As medical news site Healio reported last week, the Centers for Disease Control and Prevention has begun reporting the proportion of COVID-19 cases in the United States caused by BA.2, and although the subvariant accounted for just 3.6 percent of infections in the country for the week ending February 5, that percentage is triple the amount it accounted for the week prior.
Figures presented by the The New York Times on Thursday indicated that infections are climbing in Belarus, Latvia, and Slovakia. Cases have risen 79 percent in two weeks in Russia.
CIDRAP adds that this week South Korea’s daily infections have soared past 90,000 for the first time, Hong Kong broke its daily case total by hitting 4,000, Singapore tallied a new daily high of more than 19,000 new cases, and Indonesia also reported a record high, with daily cases surpassing 57,000.

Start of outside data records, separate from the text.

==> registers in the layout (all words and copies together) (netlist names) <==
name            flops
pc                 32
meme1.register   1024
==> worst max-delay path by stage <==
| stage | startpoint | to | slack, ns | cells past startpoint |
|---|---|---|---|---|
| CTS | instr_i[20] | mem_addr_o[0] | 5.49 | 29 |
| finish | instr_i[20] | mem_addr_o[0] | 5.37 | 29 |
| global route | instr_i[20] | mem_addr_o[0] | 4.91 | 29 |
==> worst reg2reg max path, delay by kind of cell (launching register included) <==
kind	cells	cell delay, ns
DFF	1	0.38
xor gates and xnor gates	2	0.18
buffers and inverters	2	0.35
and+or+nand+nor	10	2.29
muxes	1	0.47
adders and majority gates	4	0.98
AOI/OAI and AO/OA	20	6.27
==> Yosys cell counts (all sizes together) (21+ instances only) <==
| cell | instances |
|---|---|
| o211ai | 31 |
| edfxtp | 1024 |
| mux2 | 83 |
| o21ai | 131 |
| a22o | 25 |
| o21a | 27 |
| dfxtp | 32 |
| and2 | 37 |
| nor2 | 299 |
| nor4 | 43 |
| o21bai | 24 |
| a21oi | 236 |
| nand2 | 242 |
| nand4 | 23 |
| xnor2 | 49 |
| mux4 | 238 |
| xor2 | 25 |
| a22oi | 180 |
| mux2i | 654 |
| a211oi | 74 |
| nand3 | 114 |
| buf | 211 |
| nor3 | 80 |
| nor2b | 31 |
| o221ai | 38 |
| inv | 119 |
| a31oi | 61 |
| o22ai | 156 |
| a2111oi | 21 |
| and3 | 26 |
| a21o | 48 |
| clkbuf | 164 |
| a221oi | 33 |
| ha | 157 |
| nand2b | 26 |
### flow/design.v
package alu_opcodes_pkg;
localparam ALU_OP_WIDTH = 5;
localparam ALU_ADD  = 5'b00000;
localparam ALU_SUB  = 5'b01000;
localparam ALU_XOR  = 5'b00100;
localparam ALU_OR   = 5'b00110;
localparam ALU_AND  = 5'b00111;
localparam ALU_SRA  = 5'b01101;
localparam ALU_SRL  = 5'b00101;
localparam ALU_SLL  = 5'b00001;
localparam ALU_LTS  = 5'b11100;
localparam ALU_LTU  = 5'b11110;
localparam ALU_GES  = 5'b11101;
localparam ALU_GEU  = 5'b11111;
localparam ALU_EQ   = 5'b11000;
localparam ALU_NE   = 5'b11001;
localparam ALU_SLTS = 5'b00010;
localparam ALU_SLTU = 5'b00011;
endpackage
package csr_pkg;
  localparam CSR_RW          = 3'b001;
  localparam CSR_RS          = 3'b010;
  localparam CSR_RC          = 3'b011;
  localparam CSR_RWI         = 3'b101;
  localparam CSR_RSI         = 3'b110;
  localparam CSR_RCI         = 3'b111;
  localparam MIE_ADDR        = 12'h304;
  localparam MTVEC_ADDR      = 12'h305;
  localparam MSCRATCH_ADDR   = 12'h340;
  localparam MEPC_ADDR       = 12'h341;
  localparam MCAUSE_ADDR     = 12'h342;
endpackage
module data_mem(
	input [4:0] memi,
	input [31:0] data,
	input [31:0] upr_in, 
	output reg [31:0] out,
	input clk,
	input WrEn
);
reg  [31:0] RAM [0:255];
wire [31:0] mem_in;
wire [31:0] one_bite_mem_zn;
wire [31:0] two_bite_mem_zn;
wire [31:0] one_bite_mem_bez;
wire [31:0] two_bite_mem_bez;
wire [31:0] one_bite_mem;
wire [31:0] two_bite_mem;
wire [31:0] full_bite_mem;
assign one_bite_mem = (memi[4]) ? one_bite_mem_bez : one_bite_mem_zn;
assign two_bite_mem = (memi[4]) ? two_bite_mem_bez : two_bite_mem_zn;
assign one_bite_mem_bez = {24'd0, data[7:0]};
assign one_bite_mem_zn = {{24 {data[7]}}, data[7:0]};
assign two_bite_mem_bez = {16'd0, data[15:0]};
assign two_bite_mem_zn = {{16{data[15]}}, data[15:0]};
assign full_bite_mem = data;
assign mem_in = (memi[3:2] == 2'd0) ? one_bite_mem:
  (memi[3:2] == 2'd1) ? two_bite_mem:
  (memi[3:2] == 2'd2) ? full_bite_mem: 32'd0;
always @(posedge clk) begin
  if (WrEn) begin
    if (memi[1]) RAM[upr_in[31:2]] <= mem_in;
  end
end
assign out = (memi[0]) ? RAM[upr_in[31:2]] : 0;
endmodule
### flow/config.mk
export PLATFORM = sky130hd
export DESIGN_NAME = data_mem
export DESIGN_NICKNAME = data_mem
export VERILOG_FILES = /design/flow/design.v
export SDC_FILE = /design/flow/constraint.sdc
export NUM_CORES = 4
export LEC_CHECK = 1
export CORE_UTILIZATION = 50
export SYNTH_MEMORY_MAX_BITS = 65536
### flow/constraint.sdc
current_design data_mem

set clk_period 41.9
set clk_io_pct 0.2

create_clock -name clk0 -period $clk_period [get_ports {clk}]

set non_clock_inputs [all_inputs -no_clocks]
set_input_delay [expr $clk_period * $clk_io_pct] -clock clk0 $non_clock_inputs
set_output_delay [expr $clk_period * $clk_io_pct] -clock clk0 [all_outputs]
### flow/run.sh
#!/bin/bash
# OpenROAD 26Q1-2900-gdf79404cd8, Yosys 0.63+post, stock flow scripts
make -C /OpenROAD-flow-scripts/flow DESIGN_CONFIG=/design/flow/config.mk WORK_HOME=/design/flow/orfs finish
### flow/config.mk
export PLATFORM = sky130hd
export DESIGN_NAME = DT
export DESIGN_NICKNAME = DT
export VERILOG_FILES = /design/flow/design.v
export SDC_FILE = /design/flow/constraint.sdc
export NUM_CORES = 4
export LEC_CHECK = 1
export CORE_UTILIZATION = 40
### flow/constraint.sdc
current_design DT

set clk_period 11.8
set clk_io_pct 0.2

create_clock -name clk0 -period $clk_period [get_ports {clk}]

set non_clock_inputs [all_inputs -no_clocks]
set_input_delay [expr $clk_period * $clk_io_pct] -clock clk0 $non_clock_inputs
set_output_delay [expr $clk_period * $clk_io_pct] -clock clk0 [all_outputs]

In a live Q&A on Wednesday, Maria Van Kerkhove, the WHO’s COVID-19 technical lead, warned that testing rates have changed around that world and that could be skewing numbers. “We need to be careful about interpreting this downward trend; it’s likely that there is a large number of cases that we’re missing,” she said. She is also concerned that the death tallies are still very high. “At this point in the pandemic when we have tools that can save people’s lives, it is far, far too many.”
For now, the WHO is still concerned that there is too much virus circulating at an intense level. Van Kerkhove warned, “If you have huge numbers of cases like we are seeing, the opportunity for even more variants is higher.”